À travers le cheminement d’un jeune artiste peintre vietnamien en pleine guerre d’Indochine, Marcelino Truong nous emmène, dans 40 hommes et 12 fusils, sur les chemins d’un conflit d’hommes et de matériels mais aussi de propagande. Efficace et d’actualité.
Quarante hommes et douze fusils : un titre étrange, qui une fois traduit, explique tout. Quarante hommes et douze fusils constituent une UPA. Une UPA ? On vous aide. C’est une unité de propagande armée. Et une unité de propagande armée ? Il s’agit d’une structure chargée « d’observer les civils et repérer les indécis, les tièdes, les réactionnaires » et de les éradiquer. Une belle machine à décerveler et à imposer l’idéologie dominante par la force s’il le faut. Minh, un jeune intellectuel artiste peintre, va intégrer cette machine contre sa volonté pour éviter d’être tué en tant qu’ennemi de classe.
Nous sommes en 1954, la guerre d’Indochine vit des moments essentiels. Le Viet-Minh qui, selon l’un des membres, avait en 1949 le caractère d’une armée soudée comme des frères est devenu, sous l’emprise de l’armée chinoise, une armée irrespirable où tout n’est « qu’autocritiques et campagnes de rectification idéologique ». Nous sommes loin dès lors de la fraternité des moments du début de la lutte contre le colonialisme. Mao et son idéologie mortifère de lutte des classes sont passés par là et transfigurent le mouvement de libération.
Nous avions découvert Marcelino Truong lors de la parution de ses deux précédentes BD mondialement reconnues, Une si jolie petite guerre et Give Peace a Chance, dans lesquelles l’auteur racontait le Viêt Nam de son père et de son enfance. Cette fois-ci l’autobiographie fait place à l’Histoire et c’est un véritable ouvrage historique que nous propose l’auteur franco-vietnamien, habitant de Saint-Malo. Minh, amoureux et artiste, découvre comme un grand enfant les dessous d’un conflit où la souffrance physique, la lutte armée, les morts côtoient une autre souffrance, celle de devoir ingurgiter un discours politique et une propagande abyssales. Enrôlé dans cette UPA, il va survivre grâce à ses talents de dessinateur qu’on lui demande de mettre au service du réalisme socialiste, l’art devant éduquer les masses laborieuses.
« Chaque artiste est un combattant politique. »
Il va réaliser des tracts, des affiches glorifiant Hô Chi Minh, les membres du Parti ou encore les guerriers, femmes et hommes, dont on se demande s’ils croient réellement ce qu’on leur insuffle par mimétisme idéologique ou par peur des représailles.
Le cheminement de Minh, à pied sur des chemins et routes sans fin, ou en camion en compagnie d’un chauffeur chinois, n’est qu’une longue découverte du travestissement de la réalité par le discours.

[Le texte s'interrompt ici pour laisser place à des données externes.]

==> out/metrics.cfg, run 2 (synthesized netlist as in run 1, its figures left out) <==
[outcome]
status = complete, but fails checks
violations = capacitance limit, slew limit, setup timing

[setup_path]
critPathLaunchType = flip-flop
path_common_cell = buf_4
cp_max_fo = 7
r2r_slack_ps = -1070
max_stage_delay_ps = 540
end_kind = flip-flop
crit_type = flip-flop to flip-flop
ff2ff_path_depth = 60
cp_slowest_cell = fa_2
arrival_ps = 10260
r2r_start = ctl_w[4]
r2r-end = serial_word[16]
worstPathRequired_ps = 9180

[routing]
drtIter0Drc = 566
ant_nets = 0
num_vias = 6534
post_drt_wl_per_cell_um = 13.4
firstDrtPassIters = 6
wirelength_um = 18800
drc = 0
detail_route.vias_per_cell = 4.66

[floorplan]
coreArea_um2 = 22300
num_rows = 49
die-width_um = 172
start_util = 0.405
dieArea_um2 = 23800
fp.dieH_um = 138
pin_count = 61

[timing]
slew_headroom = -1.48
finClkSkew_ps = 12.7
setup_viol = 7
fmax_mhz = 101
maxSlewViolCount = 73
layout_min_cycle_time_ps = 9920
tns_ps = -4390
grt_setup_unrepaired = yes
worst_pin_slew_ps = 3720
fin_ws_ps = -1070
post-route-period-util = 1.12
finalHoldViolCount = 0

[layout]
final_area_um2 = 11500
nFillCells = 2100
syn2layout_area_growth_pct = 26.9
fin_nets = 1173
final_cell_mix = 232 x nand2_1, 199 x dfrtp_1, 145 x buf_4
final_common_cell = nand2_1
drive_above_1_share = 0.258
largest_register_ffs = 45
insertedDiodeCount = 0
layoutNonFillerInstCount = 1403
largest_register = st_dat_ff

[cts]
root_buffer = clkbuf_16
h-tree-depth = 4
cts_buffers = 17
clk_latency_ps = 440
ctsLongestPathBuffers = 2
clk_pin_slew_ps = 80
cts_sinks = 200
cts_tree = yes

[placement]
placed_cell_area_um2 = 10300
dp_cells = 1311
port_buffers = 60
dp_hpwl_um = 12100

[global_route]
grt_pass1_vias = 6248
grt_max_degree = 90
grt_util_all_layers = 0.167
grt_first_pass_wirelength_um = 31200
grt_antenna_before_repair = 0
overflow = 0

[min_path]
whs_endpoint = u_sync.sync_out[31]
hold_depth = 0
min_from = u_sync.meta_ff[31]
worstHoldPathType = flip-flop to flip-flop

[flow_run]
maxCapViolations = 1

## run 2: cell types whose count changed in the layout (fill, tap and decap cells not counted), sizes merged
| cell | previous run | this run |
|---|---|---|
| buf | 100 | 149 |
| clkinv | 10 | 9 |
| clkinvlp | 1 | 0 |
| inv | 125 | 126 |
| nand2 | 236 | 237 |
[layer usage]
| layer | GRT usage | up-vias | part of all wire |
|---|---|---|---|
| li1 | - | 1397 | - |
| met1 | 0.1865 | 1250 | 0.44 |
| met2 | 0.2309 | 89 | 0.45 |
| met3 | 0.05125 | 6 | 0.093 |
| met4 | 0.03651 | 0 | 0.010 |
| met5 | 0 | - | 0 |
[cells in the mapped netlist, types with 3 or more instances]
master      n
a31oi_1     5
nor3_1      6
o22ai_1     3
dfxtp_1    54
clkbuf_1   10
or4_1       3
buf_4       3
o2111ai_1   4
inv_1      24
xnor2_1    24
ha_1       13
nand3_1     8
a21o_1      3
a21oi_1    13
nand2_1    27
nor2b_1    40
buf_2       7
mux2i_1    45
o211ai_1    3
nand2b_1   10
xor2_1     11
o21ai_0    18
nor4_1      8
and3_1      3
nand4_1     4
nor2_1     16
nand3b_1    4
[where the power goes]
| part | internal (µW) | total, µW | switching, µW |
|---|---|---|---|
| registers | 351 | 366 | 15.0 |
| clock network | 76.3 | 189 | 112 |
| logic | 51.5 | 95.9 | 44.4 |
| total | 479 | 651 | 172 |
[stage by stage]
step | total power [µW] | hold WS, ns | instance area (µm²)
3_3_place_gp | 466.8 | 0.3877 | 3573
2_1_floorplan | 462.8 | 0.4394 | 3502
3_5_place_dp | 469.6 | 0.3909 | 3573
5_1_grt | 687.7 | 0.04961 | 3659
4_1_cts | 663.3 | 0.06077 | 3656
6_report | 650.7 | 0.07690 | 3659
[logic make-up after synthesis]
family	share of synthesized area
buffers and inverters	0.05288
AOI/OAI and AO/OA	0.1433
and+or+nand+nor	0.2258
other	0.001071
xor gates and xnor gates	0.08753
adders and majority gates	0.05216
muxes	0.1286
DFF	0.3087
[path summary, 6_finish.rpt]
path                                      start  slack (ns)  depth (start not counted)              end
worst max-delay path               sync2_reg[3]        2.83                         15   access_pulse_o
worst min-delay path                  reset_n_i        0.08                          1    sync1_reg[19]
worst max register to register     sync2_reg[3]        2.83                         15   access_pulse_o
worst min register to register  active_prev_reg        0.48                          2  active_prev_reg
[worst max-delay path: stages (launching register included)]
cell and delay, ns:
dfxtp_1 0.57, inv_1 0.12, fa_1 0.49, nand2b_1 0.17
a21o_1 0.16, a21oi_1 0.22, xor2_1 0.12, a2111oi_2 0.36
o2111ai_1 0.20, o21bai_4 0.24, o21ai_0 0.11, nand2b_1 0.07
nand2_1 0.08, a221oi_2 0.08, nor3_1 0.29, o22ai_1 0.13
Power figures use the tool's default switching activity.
## src/logic/bsr_pkg.sv

```systemverilog
// Constants and carrier types shared by the board system register bank
package bsr_pkg;

  // ----------------------------------------------------------------
  // I/O addresses of the registers
  // ----------------------------------------------------------------
  localparam logic [15:0] ADDR_FLASH = 16'h0078; // Flash page and boot control
  localparam logic [15:0] ADDR_WDOG  = 16'h0079; // Watchdog control
  localparam logic [15:0] ADDR_SELFTEST_PROGRESS  = 16'h0080; // Self-test progress code
  localparam logic [15:0] ADDR_STAT  = 16'h00E1; // Enum, stage-1 and supply status
  localparam logic [15:0] ADDR_BID   = 16'h00E2; // Board identity
  localparam logic [15:0] ADDR_SWMON = 16'h00E3; // Switch monitors
  localparam logic [15:0] ADDR_NET   = 16'h00E4; // Network and slot addressing
  localparam logic [15:0] ADDR_VIDEO = 16'h00E5; // Video and indicator control
  localparam logic [15:0] ADDR_HIDX  = 16'h00E6; // Host function index
  localparam logic [15:0] ADDR_HDATA = 16'h00E7; // Host function data
  localparam logic [15:0] ADDR_INT   = 16'h00E8; // Interrupt status and mask

  // ----------------------------------------------------------------
  // Reset values
  // ----------------------------------------------------------------
  localparam logic [7:0] RST_FLASH = 8'h00; // Flash control after init
  localparam logic [7:0] RST_REG   = 8'h00; // Every other plain register
  localparam logic [3:0] RST_IMASK = 4'h4;  // Mask half of the interrupt register
  localparam logic [7:0] RD_FLOAT  = 8'hFF; // Answer for an unmapped read

  // ----------------------------------------------------------------
  // Field positions
  // ----------------------------------------------------------------
  localparam int          FL_OVR_BIT  = 7;      // Boot-source override
  localparam int          FL_PAGE_LSB = 4;      // Page select, bits 6..4
  localparam int          FL_PAGE_W   = 3;      // Width of page select
  localparam int          FL_SCR_BIT  = 2;      // Scratch bit
  localparam int          FL_WE_BIT   = 1;      // Flash write enable
  localparam logic [7:0]  FL_WMASK    = 8'hF6;  // Bits that hold a value
  localparam int          ST_ENUM_BIT = 0;      // Enumeration state
  localparam int          ST_NMI_BIT  = 1;      // Watchdog stage-1 timeout
  localparam int          ST_PSU_BIT  = 2;      // Power supply status
  localparam int          INT_MASK_W  = 4;      // Mask bits 3..0, status 7..4
  localparam int          HC_IDX_W    = 3;      // Index bits that select data
  localparam int          HC_N        = 8;      // Host function data entries
  localparam int          SENSE_W     = 16;     // Width of the sensed pin group

  // ----------------------------------------------------------------
  // Carrier types
  // ----------------------------------------------------------------
  typedef struct packed {
    logic        wr;     // Write strobe, one cycle
    logic        rd;     // Read strobe, one cycle
    logic [15:0] addr;   // I/O address
    logic [7:0]  wdata;  // Write data
  } bsr_io_req_t;

  typedef struct packed {
    logic       boot_sw;     // Boot-source switch, 1 = onboard flash
    logic       enum_state;  // Enumeration state
    logic       wd_stage1;   // Watchdog stage-1 timeout seen
    logic       psu_ok;      // Power supply status
    logic [7:0] switches;    // Switch monitor inputs
    logic [3:0] int_status;  // Raw interrupt status
  } bsr_sense_t;

  typedef struct packed {
    logic [7:0] wdog;      // Watchdog control byte
    logic [7:0] selftest_progress;      // Latched self-test progress code
    logic [7:0] board_identity;  // Board identity byte
    logic [7:0] net;       // Network and slot addressing byte
    logic [7:0] video;     // Video and indicator byte
    logic [7:0] hidx;      // Host function index
    logic [3:0] imask;     // Interrupt mask bits
  } bsr_ctl_t;

endpackage

```

## src/logic/bsr_sync.sv

```systemverilog
// Three-stage pin synchroniser with agreement filter
`timescale 1ns/1ps

module bsr_sync #(
  parameter int W = 16  // Number of bits synchronised
) (
  input  wire logic         ref_clk, // System clock
  input  wire logic         rst,     // Synchronous reset, active high
  input  wire logic [W-1:0] din,     // Asynchronous pin levels
  output logic      [W-1:0] dout     // Filtered, registered levels
);

  // ----------------------------------------------------------------
  // State
  // ----------------------------------------------------------------
  typedef struct packed {
    logic [W-1:0] s1;  // First stage, read only by the second
    logic [W-1:0] s2;  // Second stage
    logic [W-1:0] s3;  // Third stage
    logic [W-1:0] q;   // Accepted value
  } bsr_sync_st_t;

  bsr_sync_st_t st_q;  // Registered state
  bsr_sync_st_t st_d;  // Next state
  logic [W-1:0] acc;   // Per-bit accepted next value

  // ----------------------------------------------------------------
  // Per-bit filter: accept only when stages two and three agree
  // ----------------------------------------------------------------
  for (genvar i = 0; i < W; i++) begin : g_bit
    assign acc[i] = (st_q.s2[i] == st_q.s3[i]) ? st_q.s3[i] : st_q.q[i];
  end

  // Shift chain and accepted value
  always_comb begin
    st_d    = st_q;
    st_d.s1 = din;
    st_d.s2 = st_q.s1;
    st_d.s3 = st_q.s2;
    st_d.q  = acc;
  end

  // Register the whole state
  always_ff @(posedge ref_clk) begin
    if (rst) begin
      st_q <= '0;
    end else begin
      st_q <= st_d;
    end
  end

  assign dout = st_q.q;

endmodule

```

## src/logic/bsr_top.sv

```systemverilog
// Board system register bank on the processor I/O port
//
// What this block does
// - Byte registers decoded at fixed I/O addresses
// - Flash control clears on init or reset
// - Bit 7 overrides boot switch, forces flash
// - Bits 6..4 drive flash lines A24..A22
// - Page zero after reset exposes firmware
// - Bit 2 is a plain scratch bit
// - Status register read-only, writes ignored
// - Interrupt register mixes status, mask; 04h
// - Index selects what data register reaches
`timescale 1ns/1ps

module bsr_top (
  input  wire logic                ref_clk,        // System clock, 100 MHz
  input  wire logic                rst,            // Board init/reset, active high
  input  wire bsr_pkg::bsr_io_req_t io_req,        // I/O cycle from the processor
  output logic [7:0]               io_rdata,       // Read data, registered
  output logic                     io_rack,        // Read answer pulse
  input  wire bsr_pkg::bsr_sense_t sense_in,       // Asynchronous board pins
  input  wire logic                flash_we_req_n, // Flash write request, low
  output logic                     flash_we_n,     // Gated flash write, low
  output logic [2:0]               flash_page,     // Flash A24..A22
  output logic                     boot_from_flash,// Boot from onboard flash
  output bsr_pkg::bsr_ctl_t        ctl_out         // Control register contents
);
  import bsr_pkg::*;

  // ----------------------------------------------------------------
  // State
  // ----------------------------------------------------------------
  typedef struct packed {
    logic [7:0]            flash;  // Flash page and boot control
    logic [7:0]            wdog;   // Watchdog control
    logic [7:0]            selftest_progress;   // Self-test progress code
    logic [7:0]            bid;    // Board identity
    logic [7:0]            net;    // Network and slot addressing
    logic [7:0]            video;  // Video and indicator control
    logic [7:0]            hidx;   // Host function index
    logic [HC_N-1:0][7:0]  hdata;  // Host function data entries
    logic [INT_MASK_W-1:0] imask;  // Interrupt mask bits
    logic [7:0]            rdata;  // Read data holding register
    logic                  rack;   // Read answer
  } bsr_st_t;

  bsr_st_t    st_q;      // Registered state
  bsr_st_t    st_d;      // Next state
  bsr_sense_t sns;       // Synchronised pins
  logic [7:0] stat_val;  // Live status byte
  logic [7:0] int_val;   // Live interrupt byte
  logic [7:0] rd_val;    // Selected read value
  logic       mapped;    // Address hits a register

  // ----------------------------------------------------------------
  // Pin synchroniser
  // ----------------------------------------------------------------
  // All sensed pins come from off-board switches or other logic with
  // no clock relation, so they pass the filter together.
  bsr_sync #(
    .W (SENSE_W)
  ) u_sync (
    .ref_clk (ref_clk),
    .rst     (rst),
    .din     (sense_in),
    .dout    (sns)
  );

  // ----------------------------------------------------------------
  // Status bytes built from synchronised pins
  // ----------------------------------------------------------------
  // Status is never stored; it reflects pins as they stand.
  always_comb begin
    stat_val              = 8'h00;
    stat_val[ST_ENUM_BIT] = sns.enum_state;
    stat_val[ST_NMI_BIT]  = sns.wd_stage1;
    stat_val[ST_PSU_BIT]  = sns.psu_ok;
  end

  // Upper nibble is live status, lower nibble the stored mask
  assign int_val = {sns.int_status, st_q.imask};

  // ----------------------------------------------------------------
  // Read selection
  // ----------------------------------------------------------------
  always_comb begin
    mapped = 1'b1;
    if (io_req.addr == ADDR_FLASH) begin
      rd_val = st_q.flash;                    // Reserved bits held at 0
    end else if (io_req.addr == ADDR_WDOG) begin
      rd_val = st_q.wdog;
    end else if (io_req.addr == ADDR_SELFTEST_PROGRESS) begin
      rd_val = 8'h00;                         // Code is write only
    end else if (io_req.addr == ADDR_STAT) begin
      rd_val = stat_val;
    end else if (io_req.addr == ADDR_BID) begin
      rd_val = st_q.bid;
    end else if (io_req.addr == ADDR_SWMON) begin
      rd_val = sns.switches;
    end else if (io_req.addr == ADDR_NET) begin
      rd_val = st_q.net;
    end else if (io_req.addr == ADDR_VIDEO) begin
      rd_val = st_q.video;
    end else if (io_req.addr == ADDR_HIDX) begin
      rd_val = st_q.hidx;
    end else if (io_req.addr == ADDR_HDATA) begin
      rd_val = st_q.hdata[st_q.hidx[HC_IDX_W-1:0]];
    end else if (io_req.addr == ADDR_INT) begin
      rd_val = int_val;
    end else begin
      // No register answers; io_rack still pulses and the data floats high
      rd_val = RD_FLOAT;
      mapped = 1'b0;
    end
  end

  // ----------------------------------------------------------------
  // Next-state logic: writes and read capture
  // ----------------------------------------------------------------
  always_comb begin
    st_d      = st_q;
    st_d.rack = io_req.rd;
    // Read data holds until the next read
    if (io_req.rd) begin
      st_d.rdata = rd_val;
    end
    if (io_req.wr) begin
      if (io_req.addr == ADDR_FLASH) begin
        // Reserved bits 3 and 0 are dropped, so a careless write
        // cannot leave a stray one behind
        st_d.flash = io_req.wdata & FL_WMASK;
      end else if (io_req.addr == ADDR_WDOG) begin
        st_d.wdog = io_req.wdata;
      end else if (io_req.addr == ADDR_SELFTEST_PROGRESS) begin
        st_d.selftest_progress = io_req.wdata;
      end else if (io_req.addr == ADDR_BID) begin
        st_d.bid = io_req.wdata;
      end else if (io_req.addr == ADDR_NET) begin
        st_d.net = io_req.wdata;
      end else if (io_req.addr == ADDR_VIDEO) begin
        st_d.video = io_req.wdata;
      end else if (io_req.addr == ADDR_HIDX) begin
        st_d.hidx = io_req.wdata;
      end else if (io_req.addr == ADDR_HDATA) begin
        st_d.hdata[st_q.hidx[HC_IDX_W-1:0]] = io_req.wdata;
      end else if (io_req.addr == ADDR_INT) begin
        // Only the mask half takes the write
        st_d.imask = io_req.wdata[INT_MASK_W-1:0];
      end else begin
        // Status, switch and unmapped writes fall here, ignored
        st_d.rack = io_req.rd;
      end
    end
  end

  // ----------------------------------------------------------------
  // State register
  // ----------------------------------------------------------------
  // Data entries have no defined value; cleared anyway for clean sims.
  always_ff @(posedge ref_clk) begin
    if (rst) begin
      st_q       <= '0;
      st_q.flash <= RST_FLASH;
      st_q.imask <= RST_IMASK;
      st_q.wdog  <= RST_REG;
      st_q.hidx  <= RST_REG;
    end else begin
      st_q <= st_d;
    end
  end

  // ----------------------------------------------------------------
  // Outputs
  // ----------------------------------------------------------------
  assign io_rdata   = st_q.rdata;
  assign io_rack    = st_q.rack;
  assign flash_page = st_q.flash[FL_PAGE_LSB +: FL_PAGE_W];
  // Override forces flash boot, otherwise the switch decides
  assign boot_from_flash = st_q.flash[FL_OVR_BIT] | sns.boot_sw;
  // Program and erase pulses pass only while enabled
  assign flash_we_n = flash_we_req_n | ~st_q.flash[FL_WE_BIT];

  always_comb begin
    ctl_out          = '0;
    ctl_out.wdog     = st_q.wdog;
    ctl_out.selftest_progress     = st_q.selftest_progress;
    ctl_out.board_identity = st_q.bid;
    ctl_out.net      = st_q.net;
    ctl_out.video    = st_q.video;
    ctl_out.hidx     = st_q.hidx;
    ctl_out.imask    = st_q.imask;
  end
endmodule

```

Ce périple ouvre les yeux d’un candide obnubilé par ses dessins, qui va découvrir la réalité d’un monde en guerre, les petits et grands gestes de l’Histoire, la fraternité et l’amitié, la duplicité et le calcul.

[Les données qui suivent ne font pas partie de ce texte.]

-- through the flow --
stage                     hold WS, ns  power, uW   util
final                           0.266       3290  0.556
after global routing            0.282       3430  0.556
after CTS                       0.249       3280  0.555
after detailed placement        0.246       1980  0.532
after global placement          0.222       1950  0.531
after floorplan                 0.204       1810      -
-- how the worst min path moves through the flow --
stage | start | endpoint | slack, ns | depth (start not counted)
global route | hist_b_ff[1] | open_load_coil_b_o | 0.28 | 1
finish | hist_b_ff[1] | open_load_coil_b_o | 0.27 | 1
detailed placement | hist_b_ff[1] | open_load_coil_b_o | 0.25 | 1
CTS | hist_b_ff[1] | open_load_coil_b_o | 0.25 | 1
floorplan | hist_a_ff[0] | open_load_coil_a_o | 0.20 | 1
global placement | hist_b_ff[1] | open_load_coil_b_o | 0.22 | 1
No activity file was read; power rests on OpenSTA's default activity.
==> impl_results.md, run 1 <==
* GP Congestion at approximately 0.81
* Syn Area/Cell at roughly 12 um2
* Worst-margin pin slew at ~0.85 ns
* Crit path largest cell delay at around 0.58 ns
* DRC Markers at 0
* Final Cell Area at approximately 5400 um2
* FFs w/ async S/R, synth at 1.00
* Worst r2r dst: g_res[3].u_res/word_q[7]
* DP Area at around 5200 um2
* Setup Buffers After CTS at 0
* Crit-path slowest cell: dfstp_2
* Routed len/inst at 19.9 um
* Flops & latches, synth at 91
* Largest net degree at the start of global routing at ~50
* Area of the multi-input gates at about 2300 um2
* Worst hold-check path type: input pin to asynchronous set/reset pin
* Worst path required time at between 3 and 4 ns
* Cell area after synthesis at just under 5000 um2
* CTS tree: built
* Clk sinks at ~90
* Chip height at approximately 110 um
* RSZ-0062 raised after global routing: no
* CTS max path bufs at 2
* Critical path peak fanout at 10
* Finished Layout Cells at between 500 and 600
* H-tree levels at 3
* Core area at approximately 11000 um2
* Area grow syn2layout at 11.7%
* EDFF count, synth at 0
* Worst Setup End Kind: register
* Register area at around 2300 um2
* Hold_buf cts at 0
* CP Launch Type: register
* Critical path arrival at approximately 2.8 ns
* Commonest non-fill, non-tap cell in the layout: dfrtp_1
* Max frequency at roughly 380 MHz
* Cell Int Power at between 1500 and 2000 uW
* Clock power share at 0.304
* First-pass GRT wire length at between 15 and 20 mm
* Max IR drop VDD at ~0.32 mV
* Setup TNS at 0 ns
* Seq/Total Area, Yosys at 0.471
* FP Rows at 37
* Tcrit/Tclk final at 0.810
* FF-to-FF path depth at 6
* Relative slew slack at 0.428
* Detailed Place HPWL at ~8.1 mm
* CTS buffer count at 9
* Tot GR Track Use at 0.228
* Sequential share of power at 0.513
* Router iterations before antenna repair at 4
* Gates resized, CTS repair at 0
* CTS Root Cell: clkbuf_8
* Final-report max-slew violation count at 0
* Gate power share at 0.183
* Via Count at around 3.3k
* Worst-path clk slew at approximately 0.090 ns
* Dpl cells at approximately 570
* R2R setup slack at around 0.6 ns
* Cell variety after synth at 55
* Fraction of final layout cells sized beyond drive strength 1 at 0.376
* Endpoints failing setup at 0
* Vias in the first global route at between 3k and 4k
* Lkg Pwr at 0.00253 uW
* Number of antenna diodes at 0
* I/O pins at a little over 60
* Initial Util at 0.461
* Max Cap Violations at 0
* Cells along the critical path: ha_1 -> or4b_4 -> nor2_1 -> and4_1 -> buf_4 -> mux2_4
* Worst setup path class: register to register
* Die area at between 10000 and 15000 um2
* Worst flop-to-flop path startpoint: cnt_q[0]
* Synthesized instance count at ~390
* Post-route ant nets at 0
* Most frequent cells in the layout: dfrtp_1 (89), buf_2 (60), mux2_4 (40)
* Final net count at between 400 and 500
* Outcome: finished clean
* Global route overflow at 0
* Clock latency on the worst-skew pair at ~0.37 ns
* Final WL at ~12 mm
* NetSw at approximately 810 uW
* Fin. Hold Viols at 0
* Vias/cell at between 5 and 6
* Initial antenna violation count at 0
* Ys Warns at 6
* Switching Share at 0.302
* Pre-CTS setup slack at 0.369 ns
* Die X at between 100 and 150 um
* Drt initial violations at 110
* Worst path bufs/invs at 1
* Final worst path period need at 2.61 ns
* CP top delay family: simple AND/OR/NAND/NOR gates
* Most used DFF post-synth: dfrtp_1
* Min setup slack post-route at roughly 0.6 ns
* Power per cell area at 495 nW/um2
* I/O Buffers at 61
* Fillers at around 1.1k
### config.mk
export PLATFORM = sky130hd
export DESIGN_NAME = ptpr_regs
export DESIGN_NICKNAME = d
export VERILOG_FILES = /design/src/ptpr_pkg.sv /design/src/ptpr_regs.sv
export SDC_FILE = /design/constraint.sdc
export NUM_CORES = 1
export LEC_CHECK = 0
export BUFFER_PORTS_ARGS = -buffer_cell sky130_fd_sc_hd__clkbuf_2
export CAP_MARGIN = 20
export CORE_ASPECT_RATIO = 0.6
export CORE_MARGIN = 3
export CORE_UTILIZATION = 25
export DETAILED_ROUTE_END_ITERATION = 7
export PLACE_DENSITY_LB_ADDON = 0.2
export SYNTH_ARGS = -nofsm -noshare
export SYNTH_HDL_FRONTEND = slang
export SYNTH_SLANG_ARGS = --single-unit
### constraint.sdc
create_clock -name hclk -period 7.35 [get_ports hclk]
set_clock_uncertainty 0.1 [all_clocks]
set_input_delay 1.1025 -clock hclk [delete_from_list [all_inputs] [get_ports hclk]]
set_output_delay 1.1025 -clock hclk [all_outputs]
set_load 0.05 [all_outputs]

On devine l’énorme travail de recherches réalisé par Marcelino Truong : témoignages oraux, récits recueillis sont concentrés pour faire de cette BD un véritable ouvrage historique, qui bien que s’attachant à l’année 1954 et à la déroute française de Dien Bien Phu, explique les ressorts d’une dérive totalitaire. Dans ce récit qui se lit comme un roman subsistent quelques moments de grâce : ceux qui offrent aux deux artistes, Minh et Truong, la possibilité de montrer la beauté des paysages, des femmes se baignant dans la rivière, des moments silencieux magnifiés par les touches pastel, par le trait ferme et enveloppant dans des doubles pages qui contrastent avec celles des bombardements français terrifiants. L’auteur joue ainsi de la monochromie et de l’ajout de quelques touches colorées disséminées au long des pages, comme s’il ne souhaitait utiliser la totalité de sa palette que pour extraire le lecteur de la pesanteur dogmatique et magnifier la beauté. Ou à défaut le calme et le retour à la réalité.
Cette BD se révèle être un bel hommage au sens critique personnel, à la réflexion individuelle face au cynisme d’une pensée utilitaire. Remettre l’intelligence au centre de la vie, un vaste programme auquel ce roman graphique participe efficacement.